Task requirements:
Output only the lines of the entries that follow, starting at the one with "maxSlewViolCount = 0" and running down to the one with "clk_latency_ns = 0.45", both included and unchanged.

[Collected data entries]

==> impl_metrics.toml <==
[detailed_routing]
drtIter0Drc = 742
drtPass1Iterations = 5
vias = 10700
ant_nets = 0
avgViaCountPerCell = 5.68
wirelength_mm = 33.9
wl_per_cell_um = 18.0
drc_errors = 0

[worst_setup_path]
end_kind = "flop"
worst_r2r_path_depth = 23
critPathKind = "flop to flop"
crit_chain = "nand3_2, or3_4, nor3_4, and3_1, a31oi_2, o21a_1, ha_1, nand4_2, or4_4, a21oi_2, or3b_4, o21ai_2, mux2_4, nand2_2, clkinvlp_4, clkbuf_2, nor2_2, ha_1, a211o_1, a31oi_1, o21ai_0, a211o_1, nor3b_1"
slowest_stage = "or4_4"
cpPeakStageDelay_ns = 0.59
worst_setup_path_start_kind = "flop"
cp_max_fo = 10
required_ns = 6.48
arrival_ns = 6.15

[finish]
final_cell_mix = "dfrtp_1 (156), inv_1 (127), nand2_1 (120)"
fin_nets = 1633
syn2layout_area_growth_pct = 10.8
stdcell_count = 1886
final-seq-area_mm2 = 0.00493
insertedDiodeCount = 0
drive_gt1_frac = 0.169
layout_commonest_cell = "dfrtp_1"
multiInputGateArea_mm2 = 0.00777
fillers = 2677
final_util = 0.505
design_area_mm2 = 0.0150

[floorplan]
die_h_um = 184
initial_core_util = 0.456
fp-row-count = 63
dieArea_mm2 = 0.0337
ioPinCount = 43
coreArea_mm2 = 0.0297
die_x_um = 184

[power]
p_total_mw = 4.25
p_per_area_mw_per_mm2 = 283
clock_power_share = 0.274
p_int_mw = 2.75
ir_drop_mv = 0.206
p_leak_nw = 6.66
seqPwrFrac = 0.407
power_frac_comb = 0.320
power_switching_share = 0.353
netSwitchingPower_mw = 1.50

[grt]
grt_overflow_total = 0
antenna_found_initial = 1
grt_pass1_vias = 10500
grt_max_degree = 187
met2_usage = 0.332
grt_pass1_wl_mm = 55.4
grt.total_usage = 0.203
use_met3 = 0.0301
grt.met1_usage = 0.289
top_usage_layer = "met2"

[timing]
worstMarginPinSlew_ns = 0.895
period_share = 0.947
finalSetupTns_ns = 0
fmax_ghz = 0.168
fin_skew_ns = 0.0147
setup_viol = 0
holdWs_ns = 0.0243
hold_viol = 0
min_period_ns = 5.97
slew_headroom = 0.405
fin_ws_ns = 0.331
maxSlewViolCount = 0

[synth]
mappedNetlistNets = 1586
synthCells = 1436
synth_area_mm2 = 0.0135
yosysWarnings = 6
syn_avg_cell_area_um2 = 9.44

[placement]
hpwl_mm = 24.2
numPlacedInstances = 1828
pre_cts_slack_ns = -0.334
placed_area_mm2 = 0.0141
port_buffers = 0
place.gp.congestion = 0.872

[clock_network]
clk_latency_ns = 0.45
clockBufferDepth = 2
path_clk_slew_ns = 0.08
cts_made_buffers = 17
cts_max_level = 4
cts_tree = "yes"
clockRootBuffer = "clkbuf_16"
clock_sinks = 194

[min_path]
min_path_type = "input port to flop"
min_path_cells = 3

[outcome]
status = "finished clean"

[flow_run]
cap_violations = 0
<file path="config.mk">
export PLATFORM = sky130hd
export DESIGN_NAME = qpt_ctrl
export DESIGN_NICKNAME = d
export VERILOG_FILES = /design/src/rtl/qpt_pkg.sv /design/src/rtl/qpt_ctrl.sv
export SDC_FILE = /design/constraint.sdc
export NUM_CORES = 1
export LEC_CHECK = 0
export BUFFER_PORTS_ARGS = -buffer_cell sky130_fd_sc_hd__buf_2
export CORE_UTILIZATION = 40
export DETAILED_ROUTE_END_ITERATION = 12
export GPL_ROUTABILITY_DRIVEN = 1
export PLACE_DENSITY = 0.72
export SETUP_SLACK_MARGIN = 0.2
export SYNTH_ARGS = -nofsm -noshare
export SYNTH_HDL_FRONTEND = slang
export SYNTH_SLANG_ARGS = --single-unit
</file>
<file path="constraint.sdc">
create_clock -name clk_i -period 4.2 [get_ports clk_i]
set_clock_uncertainty 0.15 [all_clocks]
set_input_delay 0.84 -clock clk_i [delete_from_list [all_inputs] [get_ports clk_i]]
set_output_delay 0.84 -clock clk_i [all_outputs]
set_load 0.02 [all_outputs]
</file>
<file path="src/rtl/qpt_pkg.sv">
// ----------------------------------------------------------------------------
// qpt_pkg
// Shared types and constants of the qubit placement table.
// ----------------------------------------------------------------------------
`default_nettype none

package qpt_pkg;

  localparam int unsigned QubitW = 10;
  localparam int unsigned SideW  = 6;
  localparam int unsigned CountW = 2 * SideW;  // holds side squared
  localparam int unsigned CellW  = 5;
  localparam int unsigned AreaW  = 11;

  localparam logic [SideW-1:0] SideReset = 6'd32;
  localparam logic [AreaW-1:0] AreaMax   = 11'd2047;

  typedef enum logic [2:0] {
    OP_LOAD    = 3'd0,
    OP_SWAP    = 3'd1,
    OP_POS     = 3'd2,
    OP_AREA    = 3'd3,
    OP_OVERLAP = 3'd4
  } op_e;

  // One of the four qubit operands of a request
  typedef logic [1:0] slot_t;

  typedef struct packed {
    logic  load_item;
    logic  clr_step;
    logic  rd_en;
    slot_t rd_sel;
    logic  wr_en;
    slot_t wr_sel;
    logic  wr_from_phys;
    slot_t wr_phys_sel;
    logic  div_init;
    logic  div_step;
    logic  div_store;
    slot_t div_sel;
    logic  res_load;
    logic  res_err;
  } cmd_t;

  typedef struct packed {
    op_e  op;
    logic idx_bad;
    logic phys_bad;
    logic clr_last;
    logic div_last;
  } status_t;

endpackage

`default_nettype wire

</file>
<file path="src/rtl/qpt_ctrl.sv">
// ----------------------------------------------------------------------------
// qpt_ctrl
// Sequencer: table clear after reset, index and cell checks, table reads
// and writes, coordinate divisions and the result hand-off.
// ----------------------------------------------------------------------------
`default_nettype none

module qpt_ctrl (
  input  wire logic             clk_i,
  input  wire logic             rst_ni,
  input  wire logic             in_valid_i,
  output logic                  in_stall_o,
  output logic                  out_valid_o,
  input  wire logic             out_stall_i,
  input  wire qpt_pkg::status_t status_i,
  output qpt_pkg::cmd_t         cmd_o
);

  typedef enum logic [3:0] {
    ST_CLEAR,
    ST_IDLE,
    ST_CHECK,
    ST_READ,
    ST_PCHECK,
    ST_DIV_INIT,
    ST_DIV_STEP,
    ST_DIV_STORE,
    ST_WRITE,
    ST_RESULT
  } state_e;

  state_e         state_q, state_d;
  qpt_pkg::slot_t slot_q, slot_d;
  logic           err_q, err_d;
  logic           out_valid_q, out_valid_d;
  logic           last_slot;
  logic           out_free;
  qpt_pkg::cmd_t  cmd;

  // Highest operand slot touched by each operation
  function automatic qpt_pkg::slot_t slot_last(input qpt_pkg::op_e op);
    qpt_pkg::slot_t s;
    unique case (op)
      qpt_pkg::OP_SWAP,
      qpt_pkg::OP_AREA:    s = 2'd1;
      qpt_pkg::OP_OVERLAP: s = 2'd3;
      default:             s = 2'd0;
    endcase
    return s;
  endfunction

  always_comb begin
    state_d     = state_q;
    slot_d      = slot_q;
    err_d       = err_q;
    out_valid_d = out_valid_q;
    cmd         = '0;
    last_slot   = (slot_q == slot_last(status_i.op));
    out_free    = !out_valid_q || !out_stall_i;

    if (out_valid_q && !out_stall_i) begin
      out_valid_d = 1'b0;
    end

    unique case (state_q)
      ST_CLEAR: begin
        cmd.clr_step = 1'b1;
        if (status_i.clr_last) begin
          state_d = ST_IDLE;
        end
      end
      ST_IDLE: begin
        if (in_valid_i) begin
          cmd.load_item = 1'b1;
          slot_d        = '0;
          err_d         = 1'b0;
          state_d       = ST_CHECK;
        end
      end
      ST_CHECK: begin
        slot_d = '0;
        priority if (status_i.idx_bad) begin
          err_d   = 1'b1;
          state_d = ST_RESULT;
        end else if (status_i.op == qpt_pkg::OP_LOAD) begin
          state_d = ST_WRITE;
        end else if (status_i.op == qpt_pkg::OP_SWAP || status_i.op == qpt_pkg::OP_POS ||
                     status_i.op == qpt_pkg::OP_AREA ||
                     status_i.op == qpt_pkg::OP_OVERLAP) begin
          state_d = ST_READ;
        end else begin
          state_d = ST_RESULT;
        end
      end
      ST_READ: begin
        cmd.rd_en  = 1'b1;
        cmd.rd_sel = slot_q;
        if (last_slot) begin
          slot_d  = '0;
          state_d = (status_i.op == qpt_pkg::OP_SWAP) ? ST_WRITE : ST_PCHECK;
        end else begin
          slot_d = slot_q + 2'd1;
        end
      end
      ST_PCHECK: begin
        // a stored cell index may be stale after the side shrank
        if (status_i.phys_bad) begin
          err_d   = 1'b1;
          state_d = ST_RESULT;
        end else begin
          state_d = ST_DIV_INIT;
        end
      end
      ST_DIV_INIT: begin
        cmd.div_init = 1'b1;
        cmd.div_sel  = slot_q;
        state_d      = ST_DIV_STEP;
      end
      ST_DIV_STEP: begin
        cmd.div_step = 1'b1;
        if (status_i.div_last) begin
          state_d = ST_DIV_STORE;
        end
      end
      ST_DIV_STORE: begin
        cmd.div_store = 1'b1;
        cmd.div_sel   = slot_q;
        if (last_slot) begin
          slot_d  = '0;
          state_d = ST_RESULT;
        end else begin
          slot_d  = slot_q + 2'd1;
          state_d = ST_DIV_INIT;
        end
      end
      ST_WRITE: begin
        // swap writes each entry with the cell read for the other one
        cmd.wr_en        = 1'b1;
        cmd.wr_sel       = slot_q;
        cmd.wr_from_phys = (status_i.op == qpt_pkg::OP_SWAP);
        cmd.wr_phys_sel  = {1'b0, ~slot_q[0]};
        if (last_slot) begin
          slot_d  = '0;
          state_d = ST_RESULT;
        end else begin
          slot_d = slot_q + 2'd1;
        end
      end
      ST_RESULT: begin
        if (out_free) begin
          cmd.res_load = 1'b1;
          cmd.res_err  = err_q;
          out_valid_d  = 1'b1;
          state_d      = ST_IDLE;
        end
      end
      default: begin
        state_d = ST_IDLE;
      end
    endcase
  end

  always_ff @(posedge clk_i or negedge rst_ni) begin
    if (!rst_ni) begin
      state_q     <= ST_CLEAR;
      slot_q      <= '0;
      err_q       <= 1'b0;
      out_valid_q <= 1'b0;
    end else begin
      state_q     <= state_d;
      slot_q      <= slot_d;
      err_q       <= err_d;
      out_valid_q <= out_valid_d;
    end
  end

  assign in_stall_o  = (state_q != ST_IDLE);
  assign out_valid_o = out_valid_q;
  assign cmd_o       = cmd;

endmodule

`default_nettype wire

</file>
Word level (Yosys, flattened, before mapping)
Index checks and enable logic that the tools add are counted.
Storage, ports and cells
  register bits after elaboration: 8
  bits in latches: 0
  RAM bits: 0
  ROM bits: 0
  input bits: 11
  logic and storage cells: 81
  memories kept: 0
Operators by class
  add/sub/neg operators: 1
  multipliers: 0
  div/mod/pow operators: 0
  magnitude comparators: 0
  equal/unequal tests: 23
  shifts and indexed selects: 0
  mux-type cells: 35
  bitwise operators: 1
  reduce and logical (&&, ||, !) cells: 17
Operator list (count)
  $mux W4: 12
  $pmux W4 S10: 1
  $eq A4 B3 Y1 const B: 4
  $ne A2 B2 Y1 const B: 8
  $mux W1: 12
  $mux W2: 5
  $eq A4 B2 Y1 const B: 2
  $eq A4 B4 Y1 const B: 2
  $eq A3 B2 Y1 const B: 2
  $mux W6: 1
  $pmux W2 S3: 1
  $reduce_and A6 Y1: 1
  $reduce_bool A3 Y1: 2
  $eq A4 B1 Y1 const B: 1
  $logic_not A4 Y1: 1
  $logic_or A1 B1 Y1: 4
  $ne A4 B1 Y1 const B: 1
  $pmux W2 S2: 1
  $reduce_and A4 Y1: 1
  $reduce_or A2 Y1: 2
  $eq A3 B1 Y1 const B: 1
  $eq A3 B3 Y1 const B: 1
  $logic_not A3 Y1: 1
  $mux W3: 1
  8 further kinds: 9

Longest topological paths before layout
Gate-level depths: netlist of run 1.
  depth in word-level cells: 8
  gate-level depth with buffers: 7
  mapped depth without buffers: 6

Worst setup path before layout of run 1
Ideal clock, no wire load.
  path type: input port to output port
  start point: input status_i[6] in the netlist's numbering
  end point: output cmd_o[9] in the netlist's numbering
  data arrival time: 1.619 ns
  setup slack: 1.591 ns
  cell stages on the path: 2
  buffers on the path: 0
  cell sequence: or3b_2 nor2_1
RTL lines
  from (decl): RTL line qpt_ctrl.sv:15  | input wire qpt_pkg::status_t status_i,
  to (decl): RTL line qpt_ctrl.sv:16  | output qpt_pkg::cmd_t cmd_o

==> results of run 1 <==
## layer usage
metal | up-vias | track usage (%) | wire length (um)
met5 | - | 0 | 0
met4 | 0 | 12.1 | 32
met3 | 4 | 1.59 | 81
met2 | 25 | 29.7 | 850
met1 | 383 | 28.9 | 927
li1 | 426 | - | -
## cell type report
cell class / count / area (um2) / share of cell area (%)
sequential: 8 / 200 / 21.6
tap: 25 / 31.3 / 3.37
inverter: 5 / 18.8 / 2.02
multi-input combinational: 85 / 509 / 54.9
timing repair buffer: 29 / 145 / 15.7
clock buffer: 3 / 22.5 / 2.43
## synth_stat cells, drive strengths merged
master	number	share of area, %
nor2	18	8.9
nor3	2	1.3
conb	1	0.49
a32o	1	1.3
and2b	1	0.99
nor4	2	1.6
a31oi	3	2.5
a211oi	1	0.99
and2	4	3.6
nand3	1	0.66
nand2	7	3.4
or3	1	0.82
inv	5	2.5
o32a	1	1.3
nand4	1	0.82
nor2b	2	1.6
o211ai	1	0.99
o21ai	8	5.3
o31ai	1	0.99
nand4bb	1	1.5
a22o	1	1.1
or3b	1	1.1
nand3b	2	2.0
clkbuf	3	1.5
a21oi	6	4.4
o22a	1	1.1
o311ai	1	1.1
buf	4	3.0
nor4bb	1	1.3
dfrtp	8	26
and3	5	4.1
or4b	1	1.8
mux2	1	1.5
nor3b	2	2.0
o21a	1	0.99
o22ai	1	1.6
a21o	1	0.99
nand2b	3	2.5
## state kept, by name (all words and copies together) (netlist names)
register / count
state_q: 4
slot_q: 2
err_q: 1
out_valid_o: 1
## cells in the final DEF, fill, tap and decap left out, types with 2 or more instances in the layout
cell type	netlist	final
clkbuf_4	0	3
nand3b_1	2	2
a31oi_1	3	3
a21oi_1	5	5
dfrtp_1	8	8
nor4_1	2	2
nand2_1	7	7
o21ai_1	2	2
nor3_1	2	2
nor2b_1	2	2
o21ai_0	6	6
nand2b_1	3	3
nor3b_1	2	2
and3_1	5	5
and2_1	3	3
inv_1	5	5
nor2_1	18	18
buf_2	3	29
## power by group
group / switching, mW / total [mW] / leakage (nW) / internal (mW)
registers: 0.0874 / 0.199 / 0.102 / 0.111
logic: 0.203 / 0.371 / 0.363 / 0.168
clock network: 0.0256 / 0.0583 / 0.0138 / 0.0327
## critical path, stage by stage, from the launching register on
cell	delay [ns]
dfrtp_1	0.68
or4b_4	0.55
nor2_1	0.13
buf_2	0.18
## final timing paths
kind	to	slack, ns
max	cmd_o[17]	1.42
min	state_q[3]	0.26
max reg2reg	state_q[2]	2.08
min reg2reg	err_q	0.38
max in group asynchronous	err_q	3.47
min in group clk_i	err_q	0.38
## logic make-up (layout without fill, tap and decap cells)
family	count (synthesis)	after routing	share of synthesized area [%]
other	1	1	0.492
AO/OA/AOI/OAI	28	28	24.8
flip-flops	8	8	26.3
AND/OR/NAND/NOR	55	55	40.1
multiplexers	1	1	1.48
buffers and inverters	12	37	6.90
## stage by stage
stage | hold WS, ns | instance area [um2] | worst slack (ns) | util [%] | cells
final | 0.264 | 927 | 1.42 | 52.6 | 155
after global routing | 0.275 | 927 | 1.34 | 52.6 | 155
after CTS | 0.263 | 927 | 1.42 | 52.6 | 155
after detailed placement | 0.373 | 905 | 1.46 | 51.3 | 152
after global placement | 0.333 | 905 | 1.48 | 51.3 | 152
after floorplan | 0.304 | 762 | 1.59 | - | 105
==> impl_metrics.env, run 1 <==
export IMPL_status="completed"
export IMPL_drc=0
export IMPL_cts_hold_buf=0
export IMPL_post_route_period_util_pct=66.2
export IMPL_min_period_ns=2.78
export IMPL_timing_setup_tns_ns=0
export IMPL_post_cts_buffers=0
export IMPL_antenna_left=0
export IMPL_r2r_cells=5
export IMPL_port_buffer_count=29
export IMPL_setup_viol=0
export IMPL_slew_headroom_pct=63.8
export IMPL_path_clk_slew_ns=0.05
export IMPL_vdd_drop_max_v=0.000292
export IMPL_synth_seq_cells=8
export IMPL_ys_types=42
export IMPL_critPathCaptureType="output pin"
export IMPL_ys_seq_area_share_pct=26.3
export IMPL_p_leak_nw=0.478
export IMPL_hold_violations=0
export IMPL_fin_nets=143
export IMPL_place_gp_congestion=0.893
export IMPL_clock_latency_ns=0.25
export IMPL_vias_per_cell=5.41
export IMPL_critPathMaxFanout=20
export IMPL_cts_made_buffers=3
export IMPL_core_um2=1760
export IMPL_startpoint="state_q[0]"
export IMPL_reg2reg_from="state_q[0]"
export IMPL_total_power_mw=0.628
export IMPL_start_util_pct=43.2
export IMPL_boundaryPins=31
export IMPL_grt_ovfl_total=0
export IMPL_grt_antenna_before_repair=0
export IMPL_grt_pass1_vias=738
export IMPL_maxSlewViolCount=0
export IMPL_h_tree_depth=1
export IMPL_track_usage_pct=20.4
export IMPL_p_per_area_nw_per_um2=677
export IMPL_syn_to_final_growth_pct=21.7
export IMPL_yosys_warnings=0
export IMPL_worst_slew_pin_slew_ns=0.543
export IMPL_via_count=838
export IMPL_cp_arrival_ns=1.79
export IMPL_grt_pass1_wl_um=3090
export IMPL_timing_fmax_mhz=360
export IMPL_dieArea_um2=2080
export IMPL_clockBufferDepth=2
export IMPL_syn_nets=116
export IMPL_grt_setup_unrepaired="false"
export IMPL_cts_tree="built"
export IMPL_synth_area_per_cell_um2=7.26
export IMPL_syn_cell_area_um2=762
export IMPL_fillers=202
export IMPL_maxCapViolCount=0
export IMPL_cts_sinks=8
export IMPL_setup_worst_path_start_class="flop"
export IMPL_syn_instance_count=105
export IMPL_hold_class="input pin to async pin"
export IMPL_die_w_um=45.6
export IMPL_wl_um=1890
export IMPL_die_h_um=45.6
export IMPL_path_class="flop to output pin"
export IMPL_hpwlAfterDp_um=1430
export IMPL_diodes=0
export IMPL_first_pass_iters=5
export IMPL_cts_resized=0
export IMPL_cp_data_required_time_ns=3.21
export IMPL_rows=15
export IMPL_wl_per_cell_um=12.2
export IMPL_grt_max_degree=21
export IMPL_drt_iter0_markers=15
export IMPL_cts_root_buffer="clkbuf_4"
export IMPL_drive_above_1_share_pct=29.2
Note: power is estimated with default switching activity, not from simulation.
==> run 2, diff against run 1 <==
- ABC_AREA: unset -> 1
- PLACE_DENSITY: 0.72 -> 0.73
- clock period: 4.2 -> 2.3 ns (I/O delays scaled with it)
==> impl_metrics.env, run 2 <==
export IMPL_total_power_mw=1.22
export IMPL_syn_instance_count=145
export IMPL_synth_edf_count=0
export IMPL_synth_area_per_cell_um2=6.00
export IMPL_combPwrFrac_pct=67.7
export IMPL_synth_seq_cells=8
export IMPL_grt_pass1_vias=825
export IMPL_regToRegSetupSlack_ns=0.81
export IMPL_grt_pass1_wl_um=3600
export IMPL_core_um2=2000
export IMPL_switching_share_pct=56.7
export IMPL_setup_viol=0
export IMPL_yosysMostFrequentCell="nand2_1"
export IMPL_highest_layer="met4"
export IMPL_crit_slowest_cell="dfrtp_1"
export IMPL_internal_power_mw=0.529
export IMPL_largest_register_ffs=4
export IMPL_grt_setup_unrepaired="true"
export IMPL_yosys_warnings=0
export IMPL_syn_nets=156
export IMPL_maxCapViolCount=0
export IMPL_cp_data_required_time_ns=1.69
export IMPL_synth_top_area_share_pct=23.0
export IMPL_min_period_ns=2.01
export IMPL_ys_seq_area_share_pct=23.0
export IMPL_timing_fmax_mhz=498
export IMPL_cp_arrival_ns=1.40
export IMPL_place_gp_congestion=0.942
export IMPL_p_seq_share_pct=22.6
export IMPL_reg2reg_from="slot_q[1]"
export IMPL_hold_violations=0
export IMPL_syn_to_final_growth_pct=24.0
export IMPL_ys_top_cells_by_area="dfrtp_1 (23%), nand2_1 (17%), nor2_1 (9.9%)"
export IMPL_start_util_pct=43.4
export IMPL_netlist_top_cells_count="nand2_1 (40), nor2_1 (23), inv_1 (16)"
export IMPL_syn_cell_area_um2=870
export IMPL_critPathCaptureType="output pin"
export IMPL_boundaryPins=31
export IMPL_crit_chain="inv_2 -> nand2_2 -> nor2_2 -> inv_2 -> nor2_2 -> buf_2"
export IMPL_ys_types=22
export IMPL_hpwlAfterDp_um=1780
export IMPL_setup_worst_path_start_class="flop"
export IMPL_rows=16
export IMPL_status="completed"
export IMPL_timing_setup_tns_ns=0
export IMPL_startpoint="state_q[3]"
export IMPL_h_tree_depth=1
export IMPL_p_leak_nw=0.661
export IMPL_regMostFlops="state_q"
export IMPL_rr_endpoint="state_q[3]"
export IMPL_met2_length_um=1010
export IMPL_wl_met3_um=125
export IMPL_clock_latency_ns=0.27
export IMPL_diodes=0
export IMPL_clockBufferDepth=2
export IMPL_fillers=206
export IMPL_hold_class="input pin to flop"
export IMPL_final_common_cell="nand2_1"
export IMPL_track_usage_pct=19.7
export IMPL_yosys_area_top_type="dfrtp_1"
export IMPL_wl_per_cell_um=10.6
export IMPL_r2r_cells=10
export IMPL_switching_power_mw=0.694
export IMPL_synth_flop_cell="dfrtp_1"
export IMPL_drc=0
export IMPL_maxSlewViolCount=0
export IMPL_p_per_area_nw_per_um2=1130
export IMPL_vias_per_cell=4.70
export IMPL_layout_common_cells="nand2_1 (40), buf_2 (29), nor2_1 (23)"
export IMPL_cp_endpoint="cmd_o[17]"
export IMPL_cts_root_buffer="clkbuf_4"
export IMPL_die_h_um=48.6
export IMPL_critPathMaxFanout=4
export IMPL_antenna_left=0
export IMPL_port_buffer_count=29
export IMPL_vdd_drop_max_v=0.000840
export IMPL_slowest_delay_ns=0.43
export IMPL_wl_met1_um=996
export IMPL_grt_antenna_before_repair=0
export IMPL_path_clk_slew_ns=0.07
export IMPL_cts_sinks=8
export IMPL_wl_um=2160
export IMPL_grt_max_degree=9
export IMPL_cts_tree="built"
export IMPL_post_route_period_util_pct=87.2
export IMPL_power_frac_clock_pct=9.7
export IMPL_synthArstFlopShare_pct=100
export IMPL_top_regs="state_q: 4 flops, slot_q: 2 flops"
export IMPL_grt_ovfl_total=0
export IMPL_path_class="flop to output pin"
export IMPL_fin_nets=189
export IMPL_dieArea_um2=2360
export IMPL_via_count=954
export IMPL_die_w_um=48.6
export IMPL_drt_iter0_markers=31
export IMPL_drive_above_1_share_pct=36.9
export IMPL_first_pass_iters=4
export IMPL_cts_made_buffers=3
[run 2: kinds of logic (layout without fill, tap and decap cells)]
group           Yosys count  in the layout  synth area share, %
compound gates            9              9                 6.33
buf+inv                  25             56                 11.7
other cells               1              1                0.431
xor+xnor                  1              1                 1.01
simple gates            101            101                 57.6
flops                     8              8                 23.0
[run 2: worst min path at each step]
stage	start	endpoint	cells past startpoint	slack, ns
6_report	out_stall_i	out_valid_o	3	0.31
5_1_grt	out_stall_i	out_valid_o	3	0.34
4_1_cts	out_stall_i	out_valid_o	3	0.30
3_5_place_dp	rst_ni	state_q[1]	1	0.17
3_3_place_gp	rst_ni	state_q[1]	1	0.17
2_1_floorplan	rst_ni	err_q	0	0.01
[run 2: metrics by stage]
stage / instance area, um2 / util, % / setup slack, ns / hold WS [ns] / std cells
floorplan: 870 / - / 0.424 / 0.0144 / 145
global placement: 1030 / 51.6 / 0.564 / 0.170 / 199
detailed placement: 1030 / 51.6 / 0.543 / 0.175 / 199
CTS: 1070 / 53.3 / 0.227 / 0.303 / 203
global route: 1080 / 53.9 / 0.196 / 0.336 / 203
finish: 1080 / 53.9 / 0.294 / 0.310 / 203
[run 2: power groups by stage]
stage / clock network, mW / registers (mW) / logic [mW]
2_1_floorplan: 0 / 0.246 / 0.663
3_3_place_gp: 0 / 0.262 / 0.807
3_5_place_dp: 0 / 0.265 / 0.815
4_1_cts: 0.118 / 0.263 / 0.821
5_1_grt: 0.126 / 0.286 / 0.916
6_report: 0.119 / 0.277 / 0.827
[run 2: area by class of cell]
cell class	instances	area [um2]	area share, %
multi-input cells	112	578	53.6
flip-flops and latches	8	203	18.8
repair buffers	30	155	14.4
inverters	23	86.3	8.00
well taps	27	33.8	3.13
clock buffers	3	22.5	2.09
[run 2: critical path, delay by kind of cell (launching register included)]
family        cells  cell delay (ns)
flops             1             0.43
buf+inv           3             0.35
simple gates      3             0.35
[run 2: routing by layer]
metal  vias up  global-route usage, %
met1       412                   25.0
met5         -                      0
met4         0                   7.35
met3         4                   2.83
met2        33                   33.6
li1        505                      -
[run 2: what timing repair did]
action | CTS | global route
hold endpoints to repair | 8 | 0
resized for setup | 0 | 4
setup endpoints to repair | 0 | 6
hold buffers | 1 | 0
setup buffers | 0 | 0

Response area:
maxSlewViolCount = 0

[synth]
mappedNetlistNets = 1586
synthCells = 1436
synth_area_mm2 = 0.0135
yosysWarnings = 6
syn_avg_cell_area_um2 = 9.44

[placement]
hpwl_mm = 24.2
numPlacedInstances = 1828
pre_cts_slack_ns = -0.334
placed_area_mm2 = 0.0141
port_buffers = 0
place.gp.congestion = 0.872

[clock_network]
clk_latency_ns = 0.45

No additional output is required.